I’m not doing anything fancy, here is the transaction group that goes with these records:
Why would it be triggering early and then again at the correct time?
That’s very strange. Does it happen regularly now? For example, in your screen shot, it actually shows that it’s not supposed to run until 23:59 tonight. I would be interested to know whether it runs early again tonight.
Is the machine set up with any type of clock synchronization? I’m just curious if perhaps the clock is being adjusted by an outside force, causing things to get thrown off by some amount of time now and then. It’s a wild guess, but stranger things have happened.
Regards,
Hey Colby,
Yes, it is happening almost every night now. It happened last night as well, here are the database records:

I talked with our IT department and they don’t think there should be a time change issue with this server. They said that since they are part of our domain the domain controllers should keep them constantly updated to the correct time, not just at any particular time of the day.
The only other thing I can think of that may be different from other setups is that my Ignition servers are off-site virtual servers, but I don’t think that should matter.
I am running the latest version of Ignition (7.5.4 (b1206)).
Are there any logs or anything that you would want me to collect that could be of help tracking down this issue? Let me know if there is anything particular that you’d like me to do. Thanks!
It’s a virtual machine, huh? One interesting thing about the way that scheduling works, is that it’s all based on delay. As in, when the group runs, the system then says, “how many milliseconds should I wait to run again”, not “what time should I run”. I know that virtual machines are more or less known to have strange clocks, and I wonder if over the course of 24 hours the delay mechanism just isn’t accurate. It thinks it’s been 24 hours, runs, and then sees that the next execution, from a time point of view, should be in a minute or two.
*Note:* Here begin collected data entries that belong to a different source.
--- config.mk ---
export PLATFORM = sky130hd
export DESIGN_NAME = rcc_control_status
export DESIGN_NICKNAME = d
export VERILOG_FILES = /design/src/rcc_pkg.sv /design/src/rcc_edge_sync.sv /design/src/rcc_control_status.sv
export SDC_FILE = /design/constraint.sdc
export NUM_CORES = 1
export LEC_CHECK = 0
export BUFFER_PORTS_ARGS = -buffer_cell sky130_fd_sc_hd__buf_4
export CORE_ASPECT_RATIO = 0.7
export CORE_MARGIN = 2
export CORE_UTILIZATION = 46
export CTS_BUF_LIST = sky130_fd_sc_hd__clkbuf_16
export DETAILED_ROUTE_END_ITERATION = 12
export HOLD_SLACK_MARGIN = 0.1
export PLACE_DENSITY = 0.76
export SYNTH_ARGS = -nofsm -noshare
export SYNTH_HDL_FRONTEND = slang
export SYNTH_HIERARCHICAL = 1
export SYNTH_SLANG_ARGS = --single-unit
export TNS_END_PERCENT = 20
--- constraint.sdc ---
create_clock -name clk -period 2.1 [get_ports clk]
set_input_delay 0.105 -clock clk [delete_from_list [all_inputs] [get_ports clk]]
set_output_delay 0.105 -clock clk [all_outputs]
set_load 0.005 [all_outputs]
--- src/rcc_pkg.sv ---
package rcc_pkg;
    localparam logic [31:0] ADDR_CONTROL_TWO = 32'h40000200;
    localparam logic [31:0] ADDR_IRQ_STATUS = 32'h40000300;
    localparam logic [31:0] ADDR_IRQ_CLEAR = 32'h40000304;
    localparam logic [31:0] ADDR_IRQ_ENABLE = 32'h40000308;
    localparam int TX_START_HI = 31;
    localparam int TX_START_LO = 22;
    localparam int WAKEUP_STAT_BIT = 20;
    localparam int PRIO_SRC_BIT = 17;
    localparam int TX_MODE_BIT = 16;
    localparam int TX_SRC_BIT = 15;
    localparam int CLK_FREQ_HI = 14;
    localparam int CLK_FREQ_LO = 9;
    localparam int PWRDN_ALLOW_BIT = 8;
    localparam int SLOW_MON_BIT = 7;
    localparam int CLK_STAT_BIT = 6;
    localparam int DIAG_SEL_HI = 5;
    localparam int DIAG_SEL_LO = 4;
    localparam int DIAG_OVR_BIT = 3;
    localparam logic [9:0] TX_START_RESET = 10'h000;
    localparam logic [5:0] CLK_FREQ_RESET = 6'h00;
    localparam logic [1:0] DIAG_SEL_RESET = 2'h0;
    localparam logic [3:0] IRQ_ENABLE_RESET = 4'h0;
    localparam logic [3:0] PWRDN_SLOW_TICKS = 4'h2;
    localparam int IRQ_WAKEUP = 0;
    localparam int IRQ_PWRDN = 1;
    localparam int IRQ_SLOW_EDGE = 2;
    localparam int IRQ_TRANSACTION = 3;
    typedef enum logic [1:0] {
        DIAG_SLOW_CLK = 2'b00,
        DIAG_RUN_32K = 2'b01,
        DIAG_CPU_SLEEP = 2'b10,
        DIAG_CORE_SLEEP = 2'b11
    } rcc_diag_e;
    typedef enum logic [1:0] {
        TX_IDLE = 2'b00,
        TX_ARMED = 2'b01,
        TX_WAIT_EN = 2'b10,
        TX_ACTIVE = 2'b11
    } rcc_tx_e;
endpackage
The first time this came up, we put in logic to prevent re-execution due to small variance, like a few seconds (or milliseconds, which could be common). For some reason, the time span has grown.
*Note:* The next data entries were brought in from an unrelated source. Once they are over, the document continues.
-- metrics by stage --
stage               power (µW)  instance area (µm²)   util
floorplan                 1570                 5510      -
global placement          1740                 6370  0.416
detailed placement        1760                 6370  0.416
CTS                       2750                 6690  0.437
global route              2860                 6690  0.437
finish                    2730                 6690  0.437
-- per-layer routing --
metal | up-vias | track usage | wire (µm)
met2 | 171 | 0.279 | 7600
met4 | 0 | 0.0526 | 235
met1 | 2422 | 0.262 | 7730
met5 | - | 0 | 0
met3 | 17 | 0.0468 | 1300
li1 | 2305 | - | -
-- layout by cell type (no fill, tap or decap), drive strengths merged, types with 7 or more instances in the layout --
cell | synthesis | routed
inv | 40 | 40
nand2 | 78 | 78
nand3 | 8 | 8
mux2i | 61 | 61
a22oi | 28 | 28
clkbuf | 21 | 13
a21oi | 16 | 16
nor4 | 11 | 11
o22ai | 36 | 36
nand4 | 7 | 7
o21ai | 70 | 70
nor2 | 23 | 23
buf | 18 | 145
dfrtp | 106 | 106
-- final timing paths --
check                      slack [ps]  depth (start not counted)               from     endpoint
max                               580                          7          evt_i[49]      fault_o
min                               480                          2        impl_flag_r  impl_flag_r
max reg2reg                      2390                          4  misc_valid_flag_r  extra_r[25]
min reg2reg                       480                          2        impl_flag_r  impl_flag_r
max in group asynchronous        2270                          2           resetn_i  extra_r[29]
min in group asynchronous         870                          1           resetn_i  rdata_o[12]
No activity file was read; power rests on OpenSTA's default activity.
## config.mk

```make
export PLATFORM = sky130hd
export DESIGN_NAME = wake_input_voltage_measure_ctrl
export DESIGN_NICKNAME = d
export VERILOG_FILES = /design/src/rtl/wake_meas_pkg.sv /design/src/rtl/wake_filter.sv /design/src/rtl/wake_input_voltage_measure_ctrl.sv
export SDC_FILE = /design/constraint.sdc
export NUM_CORES = 1
export LEC_CHECK = 0
export CORE_ASPECT_RATIO = 0.6
export CORE_MARGIN = 10
export CORE_UTILIZATION = 50
export CTS_BUF_LIST = sky130_fd_sc_hd__clkbuf_4
export CTS_CLUSTER_DIAMETER = 60
export DETAILED_ROUTE_END_ITERATION = 7
export DONT_BUFFER_PORTS = 1
export SETUP_SLACK_MARGIN = 0.5
export SYNTH_ARGS = -nofsm -noshare
export SYNTH_HDL_FRONTEND = slang
export SYNTH_HIERARCHICAL = 1
export SYNTH_SLANG_ARGS = --single-unit
```

## constraint.sdc

```tcl
create_clock -name clk -period 7.8 [get_ports clk]
set_input_delay 1.56 -clock clk [delete_from_list [all_inputs] [get_ports clk]]
set_output_delay 1.56 -clock clk [all_outputs]
set_load 0.01 [all_outputs]
```
--- src/design/timer2_brg.sv ---
`timescale 1ns/1ps
// Function
// - baud mode reloads the counter from the reload pair on each overflow
// - baud mode overflow never sets the overflow flag; it becomes a UART tick
// - overflow ticks may drive transmit, receive or both, chosen independently
// - either clock select bit set gives baud mode, always auto-reload
// - UART bit rate is the selected tick rate divided by sixteen
// - baud mode with timer function counts at system clock over two
// - baud mode with counter function counts every second count pin fall
// - other modes with timer function count at system clock over one or twelve by prescale select
// - baud mode: enabled trigger fall sets the external flag and requests interrupt
// - overflow sets the sticky overflow flag except in baud mode
// - enabled trigger fall causing capture or reload sets the sticky external flag
// - receive select picks timer 1 or this timer for the receive clock
// - transmit select picks timer 1 or this timer for the transmit clock
// - trigger falls ignored unless external enable is one
// - run control stops the timer at zero, lets it count at one
// - counter select picks prescaled clock or count pin falling edges
// - capture select chooses reload or capture; ignored in baud mode
// - capture copies the counter into the reload pair on trigger fall
module timer2_brg
	import timer2_pkg::*;
(
	// clock and reset
	input wire logic CLK,
	input wire logic SYS_RST,
	// special function register access
	input wire logic [7:0] SFR_ADDR,
	input wire logic SFR_WE,
	input wire logic [7:0] SFR_WDATA,
	output logic [7:0] SFR_RDATA,
	// prescale select bit of the clock control register
	input wire logic PRESCALE_SELECT,
	// external pins
	input wire logic EXTERNAL_COUNT_PIN,
	input wire logic EXTERNAL_TRIGGER_PIN,
	// timer 1 overflow pulse
	input wire logic TIMER1_OVF,
	// interrupt request
	output logic TIMER_IRQ,
	// UART shift clock ticks
	output logic TX_SHIFT_TICK,
	output logic RX_SHIFT_TICK,
	// UART bit rate ticks
	output logic TX_BIT_TICK,
	output logic RX_BIT_TICK
);

	// ==========================================================
	// declarations
	sfr_write_type sfr;
	control_type ctrl_r;
	control_type ctrl_nxt;
	timer_mode_type mode;
	logic [15:0] count_r;
	logic [15:0] count_nxt;
	logic [15:0] reload_r;
	logic [15:0] reload_nxt;
	logic [3:0] presc_r;
	logic half_r;
	logic presc_tick;
	logic baud;
	logic count_fall;
	logic trig_fall;
	logic trig_evt;
	logic src_evt;
	logic inc;
	logic wrap;
	logic baud_ovf;
	logic ovf_set;
	logic ext_set;
	logic capture;
	logic trig_reload;
	logic wr_ctrl;
	logic wr_rl;
	logic wr_rh;
	logic wr_cl;
	logic wr_ch;
	logic [1:0] clk_sel;
	logic [1:0] shift_tick;
	logic [1:0] bit_tick;

	assign sfr = '{addr: SFR_ADDR, we: SFR_WE, wdata: SFR_WDATA};

	// ==========================================================
	// write decode
	// unmapped addresses match no branch and are dropped
	always_comb begin
		wr_ctrl = 1'b0;
		wr_rl = 1'b0;
		wr_rh = 1'b0;
		wr_cl = 1'b0;
		wr_ch = 1'b0;
		if (!sfr.we) begin
			wr_ctrl = 1'b0;
		end else if (sfr.addr == CONTROL_ADDR) begin
			wr_ctrl = 1'b1;
		end else if (sfr.addr == RELOAD_LOW_ADDR) begin
			wr_rl = 1'b1;
		end else if (sfr.addr == RELOAD_HIGH_ADDR) begin
			wr_rh = 1'b1;
		end else if (sfr.addr == COUNT_LOW_ADDR) begin
			wr_cl = 1'b1;
		end else if (sfr.addr == COUNT_HIGH_ADDR) begin
			wr_ch = 1'b1;
		end
	end

	// ==========================================================
	// pin sampling
	pin_fall_detect u_count_pin (
		.clk(CLK),
		.rst(SYS_RST),
		.pin(EXTERNAL_COUNT_PIN),
		.fall(count_fall)
	);

	pin_fall_detect u_trigger_pin (
		.clk(CLK),
		.rst(SYS_RST),
		.pin(EXTERNAL_TRIGGER_PIN),
		.fall(trig_fall)
	);

	// ==========================================================
	// mode selection
	assign baud = ctrl_r.receive_clock_select | ctrl_r.transmit_clock_select;

	always_comb begin
		if (!ctrl_r.run_control) begin
			mode = MODE_OFF;
		end else if (baud) begin
			mode = MODE_BAUD;
		end else if (ctrl_r.capture_reload_select) begin
			mode = MODE_CAPTURE;
		end else begin
			mode = MODE_RELOAD;
		end
	end

	// ==========================================================
	// timebase
	// the twelve-way prescaler free-runs so the divide by one switch is glitch free
	always_ff @(posedge CLK) begin
		if (SYS_RST) begin
			presc_r <= 4'h0;
		end else if (presc_tick) begin
			presc_r <= 4'h0;
		end else begin
			presc_r <= presc_r + 4'h1;
		end
	end

	assign presc_tick = presc_r == PRESCALE_LAST;

	// in baud mode the selected source is halved once more
	assign src_evt = ctrl_r.counter_select ? count_fall : 1'b1;

	always_ff @(posedge CLK) begin
		if (SYS_RST) begin
			half_r <= 1'b0;
		end else if (!baud) begin
			half_r <= 1'b0;
		end else if (src_evt) begin
			half_r <= ~half_r;
		end
	end

	always_comb begin
		case (mode)
			MODE_OFF: begin
				inc = 1'b0;
			end
			MODE_BAUD: begin
				inc = src_evt & half_r;
			end
			default: begin
				if (ctrl_r.counter_select) begin
					inc = count_fall;
				end else if (PRESCALE_SELECT) begin
					inc = 1'b1;
				end else begin
					inc = presc_tick;
				end
			end
		endcase
	end

	assign wrap = inc && (count_r == COUNT_MAX);

	// ==========================================================
	// events
	assign trig_evt = trig_fall & ctrl_r.external_enable;
	assign capture = trig_evt && (mode == MODE_CAPTURE);
	assign trig_reload = trig_evt && (mode == MODE_RELOAD);
	assign baud_ovf = wrap && (mode == MODE_BAUD);
	assign ovf_set = wrap && (mode != MODE_BAUD);
	// in baud mode the trigger only raises the flag: an extra interrupt source
	assign ext_set = capture | trig_reload | (trig_evt & baud);

	// ==========================================================
	// control register
	always_comb begin
		ctrl_nxt = ctrl_r;
		if (wr_ctrl) begin
			ctrl_nxt = control_type'(sfr.wdata);
		end
		// writing one to a flag sets it, which lets software raise the interrupt
		// a hardware set in the same cycle as a software clear wins
		if (ovf_set) begin
			ctrl_nxt.overflow_flag = 1'b1;
		end
		if (ext_set) begin
			ctrl_nxt.external_flag = 1'b1;
		end
	end

	always_ff @(posedge CLK) begin
		if (SYS_RST) begin
			ctrl_r <= control_type'(CONTROL_RESET);
		end else begin
			ctrl_r <= ctrl_nxt;
		end
	end

	// ==========================================================
	// counter
	// a software write to a count byte takes priority over counting
	// capture mode has no reload value of its own, so it wraps to zero
	always_comb begin
		count_nxt = count_r;
		if (wr_cl) begin
			count_nxt = {count_r[15:8], sfr.wdata};
		end else if (wr_ch) begin
			count_nxt = {sfr.wdata, count_r[7:0]};
		end else if (trig_reload) begin
			count_nxt = reload_r;
		end else if (wrap) begin
			if (mode == MODE_CAPTURE) begin
				count_nxt = COUNT_WRAP;
			end else begin
				count_nxt = reload_r;
			end
		end else if (inc) begin
			count_nxt = count_r + 16'h0001;
		end
	end

	always_ff @(posedge CLK) begin
		if (SYS_RST) begin
			count_r <= COUNT_RESET;
		end else begin
			count_r <= count_nxt;
		end
	end

	// ==========================================================
	// reload and capture pair
	// a capture beats a software write in the same cycle
	always_comb begin
		reload_nxt = reload_r;
		if (capture) begin
			reload_nxt = count_r;
		end else if (wr_rl) begin
			reload_nxt = {reload_r[15:8], sfr.wdata};
		end else if (wr_rh) begin
			reload_nxt = {sfr.wdata, reload_r[7:0]};
		end
	end

	always_ff @(posedge CLK) begin
		if (SYS_RST) begin
			reload_r <= RELOAD_RESET;
		end else begin
			reload_r <= reload_nxt;
		end
	end

	// ==========================================================
	// read data
	// the count bytes are not latched: stop the timer before reading both
	always_ff @(posedge CLK) begin
		if (SYS_RST) begin
			SFR_RDATA <= READ_UNMAPPED;
		end else if (SFR_ADDR == CONTROL_ADDR) begin
			SFR_RDATA <= ctrl_r;
		end else if (SFR_ADDR == RELOAD_LOW_ADDR) begin
			SFR_RDATA <= reload_r[7:0];
		end else if (SFR_ADDR == RELOAD_HIGH_ADDR) begin
			SFR_RDATA <= reload_r[15:8];
		end else if (SFR_ADDR == COUNT_LOW_ADDR) begin
			SFR_RDATA <= count_r[7:0];
		end else if (SFR_ADDR == COUNT_HIGH_ADDR) begin
			SFR_RDATA <= count_r[15:8];
		end else begin
			SFR_RDATA <= READ_UNMAPPED;
		end
	end

	// ==========================================================
	// interrupt request; the enable lives in the interrupt controller
	always_ff @(posedge CLK) begin
		if (SYS_RST) begin
			TIMER_IRQ <= 1'b0;
		end else begin
			TIMER_IRQ <= ctrl_r.overflow_flag | ctrl_r.external_flag;
		end
	end

	// ==========================================================
	// UART shift clock selection and bit rate ticks, per channel
	// channel 0 is transmit and channel 1 is receive
	assign clk_sel = {ctrl_r.receive_clock_select, ctrl_r.transmit_clock_select};

	generate
		for (genvar ch = 0; ch < 2; ch++) begin : g_chan
			logic tick_r;

			always_ff @(posedge CLK) begin
				if (SYS_RST) begin
					tick_r <= 1'b0;
				end else if (clk_sel[ch]) begin
					tick_r <= baud_ovf;
				end else begin
					tick_r <= TIMER1_OVF;
				end
			end

			assign shift_tick[ch] = tick_r;

			// one bit tick per sixteen shift ticks
			bit_tick_divider u_div (
				.clk(CLK),
				.rst(SYS_RST),
				.tick(tick_r),
				.bit_tick(bit_tick[ch])
			);
		end
	endgenerate

	// ==========================================================
	// outputs
	assign TX_SHIFT_TICK = shift_tick[0];
	assign RX_SHIFT_TICK = shift_tick[1];
	assign TX_BIT_TICK = bit_tick[0];
	assign RX_BIT_TICK = bit_tick[1];

endmodule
Out of curiosity, when was the Ignition gateway last started? You said it worked for a while, I’m just curious if perhaps there could be some cumulative effect. If the gateway was restarted somewhat recently, and this kept happening, that wouldn’t likely be the problem.
Regards,
The last time I restarted it was when I upgraded to the latest version, about 11 days ago:

It may be a cumulative effect, since it was fine for days after I started it up. However, last time I had this problem it was very intermittent. Some days it would do it and some days it wouldn’t.
You would think that it would always be the same number of milliseconds from 11:59 to 11:59 though, so shouldn’t it reset after it runs? I don’t quite understand what you mean about cumulative effect if it should always be the same number of milliseconds between executions.
Or perhaps the domain controller changing the clock constantly may be the issue if the Ignition server is running fast? Then you would be constantly “adding” milliseconds throughout the day, no?
I don’t know, all I know is it gets annoying having to manually delete and edit records every day
I may have to go back to triggering on the controllers.
Yeah, I doubt it’s cumulative, since it should just go from after each event- just wanted to think about that, though.
You could try executing the way it used to be done, before this feature:
- Group set to run at 1 second.
- An expression item set to:
dateExtract(now(),“hour”)=23 && dateExtract(now(),“min”)=59
- Set the group to trigger on that, with “only execute once while trigger is active”.